Spatial niche differentiation and bacillin 20 mediated modulation shape fungal community diversity and network structure in roots and rhizospheres of corn and wheat

Background The phytomicrobiome plays a crucial role in nutrient cycling, plant growth promotion, and stress resilience in cereals. However, how spatial niche differentiation (root vs. rhizosphere), host genotype and microbial biocontrol agents jointly shape fungal community structure and function remains poorly understood. Results Using ITS-based amplicon sequencing, we examined the effects of compartmental identity, host species ( Zea mays and Triticum aestivum ) and a Bacillus thuringiensis -derived bacteriocin (bacillin 20) on fungal community diversity, composition and co-occurrence networks. Alpha and beta diversity analyses revealed strong compartmental segregation, with rhizosphere communities exhibiting greater richness and taxonomic heterogeneity than roots, which harbored more even and host-filtered assemblages. Setophoma , Myrmecridium , Periconia , and Talaromyces as dominant root taxa, while Fusarium , Chaetomium , Alternaria , and Exophiala were enriched in rhizospheres.
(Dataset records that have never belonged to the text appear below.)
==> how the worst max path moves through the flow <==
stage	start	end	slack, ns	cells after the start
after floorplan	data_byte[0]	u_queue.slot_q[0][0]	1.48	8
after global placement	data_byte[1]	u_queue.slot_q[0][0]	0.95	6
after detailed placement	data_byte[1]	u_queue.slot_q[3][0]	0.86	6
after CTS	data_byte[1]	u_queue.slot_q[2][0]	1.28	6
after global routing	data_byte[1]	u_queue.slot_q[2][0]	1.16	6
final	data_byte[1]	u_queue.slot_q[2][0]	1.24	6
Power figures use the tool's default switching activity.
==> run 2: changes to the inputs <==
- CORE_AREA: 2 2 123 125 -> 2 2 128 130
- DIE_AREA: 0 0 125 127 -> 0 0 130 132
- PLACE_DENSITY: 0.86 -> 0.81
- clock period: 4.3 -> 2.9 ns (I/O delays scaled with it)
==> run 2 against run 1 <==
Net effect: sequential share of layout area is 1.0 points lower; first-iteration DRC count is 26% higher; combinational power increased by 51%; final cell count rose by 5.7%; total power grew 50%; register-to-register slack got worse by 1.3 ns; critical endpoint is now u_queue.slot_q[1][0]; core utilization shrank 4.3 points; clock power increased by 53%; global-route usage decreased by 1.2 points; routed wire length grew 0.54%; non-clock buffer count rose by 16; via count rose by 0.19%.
Bacillin 20 treatments, particularly at higher concentrations, enhanced the abundance of saprotrophic guilds and increased network complexity in rhizosphere communities. In contrast, root-associated networks were more compact and modular, reflecting stronger host-mediated ecological filtering. Functional annotation using FUNGuild revealed that saprotrophic fungi predominated in corn, whereas symbiotrophic guilds dominated wheat, highlighting host-specific functional partitioning. Conclusion Our findings demonstrated that spatial compartmentalization is the primary driver of fungal community assembly in cereals, with host genotype and Bacillus -mediated modulation exerting secondary but significant effects on composition and trophic function. Bacillin 20 acted as an ecological modulator, promoting saprotrophic activity and metabolic flexibility in rhizospheres while maintaining stable, symbiotic networks within roots. This study establishes a hierarchical model of cereal mycobiome organization, providing a framework for phytomicrobiome-informed biocontrol and sustainable crop management strategies.